Exercise objective -> Please restate exactly what appears in the records below from the first line to the line where "Buffer | 31 | 136 | 1.45" is, that line included.

┌─ Task data

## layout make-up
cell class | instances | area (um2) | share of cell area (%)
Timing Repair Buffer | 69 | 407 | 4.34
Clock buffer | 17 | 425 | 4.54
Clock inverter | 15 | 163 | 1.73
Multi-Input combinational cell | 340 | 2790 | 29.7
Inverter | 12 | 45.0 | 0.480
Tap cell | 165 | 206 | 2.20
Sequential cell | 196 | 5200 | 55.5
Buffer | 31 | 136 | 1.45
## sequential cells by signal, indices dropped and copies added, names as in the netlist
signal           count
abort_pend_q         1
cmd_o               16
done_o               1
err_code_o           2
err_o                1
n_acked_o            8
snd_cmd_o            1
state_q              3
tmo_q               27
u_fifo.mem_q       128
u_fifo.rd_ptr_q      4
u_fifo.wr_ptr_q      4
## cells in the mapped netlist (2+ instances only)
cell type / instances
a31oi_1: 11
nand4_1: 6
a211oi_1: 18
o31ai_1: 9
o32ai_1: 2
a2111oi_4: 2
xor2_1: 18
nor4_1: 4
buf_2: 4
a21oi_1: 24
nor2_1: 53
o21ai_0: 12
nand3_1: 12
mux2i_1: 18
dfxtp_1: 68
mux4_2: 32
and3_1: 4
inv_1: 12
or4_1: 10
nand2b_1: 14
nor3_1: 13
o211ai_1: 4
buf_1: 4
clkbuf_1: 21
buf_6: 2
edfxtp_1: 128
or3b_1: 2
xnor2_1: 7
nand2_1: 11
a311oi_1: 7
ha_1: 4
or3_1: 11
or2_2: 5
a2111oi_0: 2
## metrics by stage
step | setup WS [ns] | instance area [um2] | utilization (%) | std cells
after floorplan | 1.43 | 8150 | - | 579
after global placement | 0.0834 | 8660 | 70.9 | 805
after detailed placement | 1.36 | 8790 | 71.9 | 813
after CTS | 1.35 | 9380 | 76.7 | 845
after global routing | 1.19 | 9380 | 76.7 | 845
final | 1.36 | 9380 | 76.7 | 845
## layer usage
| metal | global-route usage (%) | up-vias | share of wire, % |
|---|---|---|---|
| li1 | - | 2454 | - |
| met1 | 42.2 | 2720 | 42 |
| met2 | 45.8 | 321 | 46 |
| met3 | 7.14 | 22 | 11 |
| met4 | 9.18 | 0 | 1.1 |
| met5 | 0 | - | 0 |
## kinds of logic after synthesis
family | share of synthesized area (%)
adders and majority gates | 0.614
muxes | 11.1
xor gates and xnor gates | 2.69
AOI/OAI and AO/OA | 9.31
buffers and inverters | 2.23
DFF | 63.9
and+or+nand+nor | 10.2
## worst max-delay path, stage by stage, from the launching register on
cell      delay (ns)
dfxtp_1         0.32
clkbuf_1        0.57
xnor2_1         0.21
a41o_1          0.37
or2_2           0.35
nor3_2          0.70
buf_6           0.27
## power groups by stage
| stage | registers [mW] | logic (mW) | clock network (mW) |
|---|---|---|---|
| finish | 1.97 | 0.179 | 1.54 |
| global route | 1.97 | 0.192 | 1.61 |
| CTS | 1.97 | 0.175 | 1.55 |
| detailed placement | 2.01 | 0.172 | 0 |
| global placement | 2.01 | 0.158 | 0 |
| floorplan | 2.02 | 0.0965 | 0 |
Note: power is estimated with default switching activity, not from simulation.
File: src/rtl/reset_sequencer.sv
// reset_sequencer: staged peripheral/CPU reset release with soft reset and watchdog restart.
module reset_sequencer #(
    parameter int STAGE_DELAY = 16,
    parameter int WDT_WIDTH   = 16,
    parameter int WDT_TIMEOUT = 16'hFFFF
) (
    input  logic       clk,
    input  logic       reset,
    input  logic       soft_reset_req,
    input  logic       wdt_enable,
    input  logic       wdt_kick,
    output logic       periph_reset,
    output logic       cpu_reset,
    output logic       ready,
    output logic [1:0] reset_cause,
    output logic       wdt_expired
);
    typedef enum logic [1:0] {HOLD, PERIPH, RUN} state_t;
    localparam logic [7:0]           STAGE_LAST = 8'(STAGE_DELAY - 1);
    localparam logic [WDT_WIDTH-1:0] WDT_LAST   = WDT_WIDTH'(WDT_TIMEOUT);
    localparam logic [WDT_WIDTH-1:0] WDT_ONE    = WDT_WIDTH'(1);
    state_t               state_q, state_d;
    logic [7:0]           stage_q, stage_d;
    logic [WDT_WIDTH-1:0] wdt_q, wdt_d;
    logic [1:0]           cause_q, cause_d;
    logic                 expired_q, expired_d;
    logic                 periph_reset_q, periph_reset_d;
    logic                 cpu_reset_q, cpu_reset_d;
    logic                 ready_q, ready_d;
    logic                 timeout;
    always_comb begin
        state_d   = state_q;
        stage_d   = stage_q + 8'd1;
        wdt_d     = '0;
        cause_d   = cause_q;
        expired_d = expired_q;
        timeout   = (state_q == RUN) && wdt_enable && !wdt_kick && (wdt_q == WDT_LAST);
        case (state_q)
            HOLD: if (stage_q == STAGE_LAST) begin
                state_d = PERIPH;
                stage_d = '0;
            end
            PERIPH: if (stage_q == STAGE_LAST) begin
                state_d = RUN;
                stage_d = '0;
            end
            RUN: begin
                stage_d = '0;
                wdt_d   = wdt_enable ? (wdt_kick ? '0 : wdt_q + WDT_ONE) : '0;
                // watchdog outranks a coincident soft request
                if (timeout) begin
                    state_d   = HOLD;
                    wdt_d     = '0;
                    cause_d   = 2'b10;
                    expired_d = 1'b1;
                end else if (soft_reset_req) begin
                    state_d = HOLD;
                    wdt_d   = '0;
                    cause_d = 2'b01;
                end
            end
            default: begin
                state_d = HOLD;
                stage_d = '0;
            end
        endcase
        periph_reset_d = (state_d == HOLD);
        cpu_reset_d    = (state_d != RUN);
        ready_d        = (state_d == RUN);
    end
    always_ff @(posedge clk) begin
        if (reset) begin
            state_q        <= HOLD;
            stage_q        <= '0;
            wdt_q          <= '0;
            cause_q        <= 2'b00;
            expired_q      <= 1'b0;
            periph_reset_q <= 1'b1;
            cpu_reset_q    <= 1'b1;
            ready_q        <= 1'b0;
        end else begin
            state_q        <= state_d;
            stage_q        <= stage_d;
            wdt_q          <= wdt_d;
            cause_q        <= cause_d;
            expired_q      <= expired_d;
            periph_reset_q <= periph_reset_d;
            cpu_reset_q    <= cpu_reset_d;
            ready_q        <= ready_d;
        end
    end
    assign periph_reset = periph_reset_q;
    assign cpu_reset    = cpu_reset_q;
    assign ready        = ready_q;
    assign reset_cause  = cause_q;
    assign wdt_expired  = expired_q;
endmodule

File: config.mk
export PLATFORM = sky130hd
export DESIGN_NAME = reset_sequencer
export DESIGN_NICKNAME = d
export VERILOG_FILES = /design/src/rtl/reset_sequencer.sv
export SDC_FILE = /design/constraint.sdc
export NUM_CORES = 1
export LEC_CHECK = 0
export BUFFER_PORTS_ARGS = -buffer_cell sky130_fd_sc_hd__buf_2
export CORE_MARGIN = 3
export CORE_UTILIZATION = 40
export CTS_CLUSTER_DIAMETER = 80
export DETAILED_ROUTE_END_ITERATION = 10
export GPL_TIMING_DRIVEN = 0
export PLACE_DENSITY = 0.67
export SYNTH_ARGS = -nofsm -noshare
export SYNTH_HDL_FRONTEND = slang
export SYNTH_SLANG_ARGS = --single-unit
File: constraint.sdc
create_clock -name clk -period 1.3 [get_ports clk]
set_input_delay 0.065 -clock clk [delete_from_list [all_inputs] [get_ports clk]]
set_output_delay 0.065 -clock clk [all_outputs]
set_load 0.05 [all_outputs]
==> results.sh, run 1 <==
export IMPL_fin_crit_sh_pct=110
export IMPL_root_buffer="clkbuf_4"
export IMPL_tightest_slew_ns=0.273
export IMPL_io_buffers=10
export IMPL_hold_viol_final=0
export IMPL_most_common_layout_cells="nor2_1 (23), dfxtp_1 (16), dfxtp_2 (14)"
export IMPL_drt_iter0_markers=42
export IMPL_place_hpwl_um=1690
export IMPL_antenna_found_initial=0
export IMPL_nFillCells=302
export IMPL_slowest_delay_ns=0.54
export IMPL_grt_total_usage_pct=14.8
export IMPL_p_leak_nw=0.632
export IMPL_avgSynthCellArea_um2=9.21
export IMPL_ys_ff_latch=32
export IMPL_yosysSeqAreaShare_pct=48.6
export IMPL_synth_top_area_cell="dfxtp_1"
export IMPL_drv_cap=0
export IMPL_run_status="finished with violations"
export IMPL_wire_per_inst_um=13.2
export IMPL_final_core_util_pct=57.5
export IMPL_path_buf_inv=0
export IMPL_core_area_mm2=0.00310
export IMPL_whs_ns=0.0407
export IMPL_critPathRequiredTime_ns=1.55
export IMPL_holdPathStages=4
export IMPL_dp_cells=197
export IMPL_ys_types=30
export IMPL_grt_first_pass_wirelength_um=4680
export IMPL_cpLargestDelayFamily="simple AND/OR/NAND/NOR gates"
export IMPL_instances_no_fill=219
export IMPL_grt_pass1_vias=1114
export IMPL_fmax_mhz=696
export IMPL_setup_violations=16
export IMPL_drv_slew=0
export IMPL_worstPathMaxFanout=4
export IMPL_cts_tree="yes"
export IMPL_detail_route_antenna_nets=0
export IMPL_violations="negative setup slack"
export IMPL_finalCriticalPeriod_ns=1.44
export IMPL_synth_cells=143
export IMPL_antenna_cells=0
export IMPL_layout_drive_gt1_share_pct=43.4
export IMPL_dieArea_mm2=0.00402
export IMPL_first_pass_iters=4
export IMPL_die_h_um=63.4
export IMPL_cp_num_cells=4
export IMPL_place_ws_ns=-0.221
export IMPL_min_path_type="in -> reg"
export IMPL_arrival_ns=1.68
export IMPL_power_density_mw_per_mm2=997
export IMPL_crit_chain="or4_4 > nor2_4 > nand3b_1 > o22a_1"
export IMPL_chipWidth_um=63.4
export IMPL_clock_latency_ns=0.34
export IMPL_endpoint_kind="register"
export IMPL_final_common_cell="nor2_1"
export IMPL_via_count=1097
export IMPL_yosys_warnings=0
export IMPL_cts_sinks=32
export IMPL_synth_area_mm2=0.00132
export IMPL_holdBufCountCts=0
export IMPL_globalplace_congestion=0.755
export IMPL_row_count=20
export IMPL_synth_area_leaders="dfxtp_1 (49%), xnor2_1 (8.6%), nor2_1 (8.3%), xor2_1 (5.3%), nand4_1 (2.8%)"
export IMPL_post_dp_cell_area_mm2=0.00143
export IMPL_cts_buffers_inserted=5
export IMPL_synth_nets=150
export IMPL_via_per_inst=5.01
export IMPL_start_util_pct=42.5
export IMPL_slew_headroom_pct=81.6
export IMPL_synth_top_cell_area_share_pct=48.6
export IMPL_worst_slack_ns=-0.136
export IMPL_area_growth_pct=35.3
export IMPL_start_kind="register"
export IMPL_fin_area_mm2=0.00178
export IMPL_rsz0062_at_grt="yes"
export IMPL_htree_levels=2
export IMPL_path_clk_slew_ns=0.10
export IMPL_routed_wl_um=2880
export IMPL_reg2reg_depth=4
export IMPL_io_pins=11
export IMPL_setup_worst_path_class="reg -> reg"
export IMPL_irDropWorstVdd_v=0.000645
export IMPL_grt_max_degree=11
export IMPL_overflow=0
export IMPL_clockBufferDepth=2
export IMPL_finClkSkew_ns=0.0122
export IMPL_drc=0
export IMPL_final_nets=181
export IMPL_crit_slowest_cell="or4_4"
## stage by stage
| stage | total power, W | TNS [ns] |
|---|---|---|
| 2_1_floorplan | 0.00104 | -0.819 |
| 3_3_place_gp | 0.00105 | -3.64 |
| 3_5_place_dp | 0.00105 | -4.41 |
| 4_1_cts | 0.00180 | -1.36 |
| 5_1_grt | 0.00184 | -3.09 |
| 6_report | 0.00178 | -1.15 |
## worst min-delay path, stage by stage
cell and delay [ns]:
buf_2 0.08, nor2_1 0.06, nand2_2 0.09, nor2_1 0.05
## per-layer routing
metal | GRT usage (%) | vias up | share of wire (%) | routed length (µm)
li1 | - | 552 | - | -
met1 | 15.6 | 521 | 42 | 1210
met2 | 25.8 | 14 | 52 | 1490
met3 | 4.99 | 10 | 3.4 | 98
met4 | 8.09 | 0 | 2.9 | 84
met5 | 0 | - | 0 | 0
## cell usage after synthesis
master	number
dfxtp_1	32
or3_1	1
and4_1	4
nand4_1	6
nand2_1	9
nor3_1	7
buf_4	1
o22a_1	1
xor2_1	8
and4bb_1	1
or4_1	1
o21ba_1	2
a21boi_0	1
buf_2	3
nand3_2	1
o32a_1	1
xnor2_1	13
nor2b_1	1
nor4_1	3
a21oi_1	1
nand3b_1	1
o22ai_1	2
nor2_2	1
and3_1	1
nor2_1	29
clkbuf_1	1
inv_1	2
a31o_2	1
ha_1	2
nand3_1	6
## final timing paths
path	slack, ns	from	endpoint
worst max-delay path	-0.14	stage_q[4]	cpu_reset
worst min-delay path	0.04	reset	wdt_q[14]
worst max register to register	-0.14	stage_q[4]	cpu_reset
worst min register to register	0.42	stage_q[0]	stage_q[0]
## report_power, final
part	switching [W]	internal (W)
clock	0.000343	0.000403
combinational	0.0000202	0.0000203
sequential	0.00000652	0.000984
total	0.000370	0.00141
## layout make-up
class | count | area [µm²] | share of cell area, %
multi-input cells | 104 | 769 | 43.2
flip-flops and latches | 32 | 666 | 37.3
repair buffers | 25 | 170 | 9.54
well taps | 44 | 55.1 | 3.09
clock buffers | 6 | 41.3 | 2.32
plain buffers | 4 | 38.8 | 2.18
clock inverters | 2 | 35.0 | 1.96
inverters | 2 | 7.51 | 0.421
## sequential cells by signal, indices dropped and copies added (netlist names)
signal and count:
cpu_reset 1, periph_reset 1, ready 1, reset_cause 2
stage_q 8, state_q 2, wdt_expired 1, wdt_q 16
## kinds of logic after synthesis
kind of cell / synth area share, %
and+or+nand+nor: 27.4
DFF: 48.6
xor gates and xnor gates: 14.0
AOI/OAI and AO/OA: 5.51
buffers and inverters: 2.56
adders and majority gates: 1.90
## repair_timing
item	4_1_cts	5_1_grt
resized for setup	28	20
setup endpoints to repair	31	32
setup buffers	12	2
pin swaps	11	10
gates cloned	1	0
Power figures use the tool's default switching activity.
==> inputs of run 2 (changes only) <==
--- a/config.mk
+++ b/config.mk
@@ -12,6 +12,7 @@
 export DETAILED_ROUTE_END_ITERATION = 10
 export GPL_TIMING_DRIVEN = 0
 export PLACE_DENSITY = 0.67
+export RECOVER_POWER = 100
 export SYNTH_ARGS = -nofsm -noshare
 export SYNTH_HDL_FRONTEND = slang
 export SYNTH_SLANG_ARGS = --single-unit
==> results.sh, run 2 (synthesis gave the netlist of run 1 again) <==
export IMPL_fin_crit_sh_pct=110
export IMPL_start_util_pct=42.5
export IMPL_globalplace_congestion=0.755
export IMPL_register_area_um2=666
export IMPL_place_hpwl_um=1690
export IMPL_dieArea_mm2=0.00402
export IMPL_io_pins=11
export IMPL_via_count=1101
export IMPL_final_common_cell="nor2_1"
export IMPL_crit_chain="or4_4 > nor2_4 > nand3b_1 > o22a_1"
export IMPL_antenna_cells=0
export IMPL_holdBufCountCts=0
export IMPL_core_area_mm2=0.00310
export IMPL_path_buf_inv=0
export IMPL_slew_headroom_pct=80.4
export IMPL_chipWidth_um=63.4
export IMPL_seqPwrFrac_pct=55.7
export IMPL_path_clk_slew_ns=0.10
export IMPL_row_count=20
export IMPL_first_pass_iters=4
export IMPL_final_nets=181
export IMPL_root_buffer="clkbuf_4"
export IMPL_clockBufferDepth=2
export IMPL_clockPowerShare_pct=42.0
export IMPL_detail_route_antenna_nets=0
export IMPL_wire_per_inst_um=13.2
export IMPL_arrival_ns=1.68
export IMPL_drv_slew=0
export IMPL_antenna_found_initial=0
export IMPL_min_path_type="in -> reg"
export IMPL_start_kind="register"
export IMPL_worst_slack_ns=-0.136
export IMPL_largest_register_ffs=16
export IMPL_setup_worst_path_class="reg -> reg"
export IMPL_fmax_mhz=696
export IMPL_nFillCells=304
export IMPL_post_dp_cell_area_mm2=0.00143
export IMPL_grt_max_degree=11
export IMPL_clock_latency_ns=0.34
export IMPL_top_register="wdt_q"
export IMPL_cts_buffers_inserted=5
export IMPL_setup_tns_final_ns=-1.52
export IMPL_drv_cap=0
export IMPL_cts_tree="yes"
export IMPL_top_regs="wdt_q (16), stage_q (8)"
export IMPL_crit_slowest_cell="or4_4"
export IMPL_via_per_inst=5.03
export IMPL_overflow=0
export IMPL_die_h_um=63.4
export IMPL_io_buffers=10
export IMPL_drt_iter0_markers=57
export IMPL_slowest_delay_ns=0.54
export IMPL_setup_violations=29
export IMPL_grt_pass1_vias=1114
export IMPL_grt_first_pass_wirelength_um=4680
export IMPL_combPwrFrac_pct=2.3
export IMPL_most_common_layout_cells="nor2_1 (23), dfxtp_1 (16), dfxtp_2 (14)"
export IMPL_cts_sinks=32
export IMPL_routed_wl_um=2880
export IMPL_power_density_mw_per_mm2=1000
export IMPL_final_core_util_pct=57.1
export IMPL_irDropWorstVdd_v=0.000645
export IMPL_finClkSkew_ns=0.0123
export IMPL_layout_drive_gt1_share_pct=43.4
export IMPL_area_growth_pct=34.4
export IMPL_run_status="finished with violations"
export IMPL_grt_total_usage_pct=14.8
export IMPL_violations="negative setup slack"
export IMPL_endpoint_kind="register"
export IMPL_drc=0
export IMPL_critPathRequiredTime_ns=1.55
export IMPL_rsz0062_at_grt="yes"
export IMPL_multi_input_area_um2=759
export IMPL_cpLargestDelayFamily="simple AND/OR/NAND/NOR gates"
export IMPL_tightest_slew_ns=0.295
export IMPL_p_sw_share_pct=20.8
export IMPL_htree_levels=2
export IMPL_p_leak_nw=0.630
export IMPL_finalCriticalPeriod_ns=1.44
export IMPL_fin_area_mm2=0.00177
export IMPL_p_int_w=0.00141
export IMPL_hold_viol_final=0
export IMPL_worstPathMaxFanout=4
export IMPL_p_switching_w=0.000370
-- run 2: tightest hold or removal path, delay by kind of cell --
family	cells	cell delay (ns)
and+or+nand+nor	3	0.21
buffers and inverters	1	0.08
-- run 2: power by group through the flow --
stage / clock network (W) / logic, W / registers (W)
after floorplan: 0 / 0.0000250 / 0.00102
after global placement: 0 / 0.0000348 / 0.00102
after CTS: 0.000766 / 0.0000379 / 0.000991
after detailed placement: 0 / 0.0000370 / 0.00102
final: 0.000746 / 0.0000405 / 0.000991
after global routing: 0.000804 / 0.0000474 / 0.000992
-- run 2: area by class of cell --
class                      instances  area share [%]
timing repair buffer              25            9.47
buffer                             4            2.19
sequential                        32            37.6
inverter                           2           0.424
tap                               44            3.11
multi-input combinational        104            42.9
clock buffer                       6            2.33
clock inverter                     2            1.98
-- run 2: final timing paths --
path              startpoint         end  slack, ns  depth (start not counted)
setup / recovery  stage_q[4]   cpu_reset      -0.14                          4
setup reg to reg  stage_q[4]   cpu_reset      -0.14                          4
hold / removal         reset   wdt_q[14]       0.04                          4
hold reg to reg   stage_q[0]  stage_q[0]       0.42                          1
-- run 2: routing by layer --
metal,vias to the layer above,wire length [µm],GRT usage (%)
li1,553,-,-
met1,524,1220,15.6
met2,14,1490,25.8
met3,10,98,4.99
met4,0,84,8.09
met5,-,0,0
-- run 2: repair_timing --
action | 4_1_cts | 5_1_grt
pin swaps | 11 | 10
cloned | 1 | 0
buffers inserted | 12 | 2
gates resized for setup | 28 | 20
endpoints found under the setup margin | 31 | 32
-- run 2: per-stage QoR --
step           cells  power [W]  setup WS (ns)  hold WS (ns)
6_report         219    0.00178         -0.136        0.0416
5_1_grt          219    0.00184         -0.177        0.0720
4_1_cts          217    0.00180         -0.149        0.0335
3_5_place_dp     197    0.00105         -0.221         0.414
3_3_place_gp     197    0.00105         -0.180         0.372
2_1_floorplan    143    0.00104         -0.123         0.254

└─

Solution below ->
## layout make-up
cell class | instances | area (um2) | share of cell area (%)
Timing Repair Buffer | 69 | 407 | 4.34
Clock buffer | 17 | 425 | 4.54
Clock inverter | 15 | 163 | 1.73
Multi-Input combinational cell | 340 | 2790 | 29.7
Inverter | 12 | 45.0 | 0.480
Tap cell | 165 | 206 | 2.20
Sequential cell | 196 | 5200 | 55.5
Buffer | 31 | 136 | 1.45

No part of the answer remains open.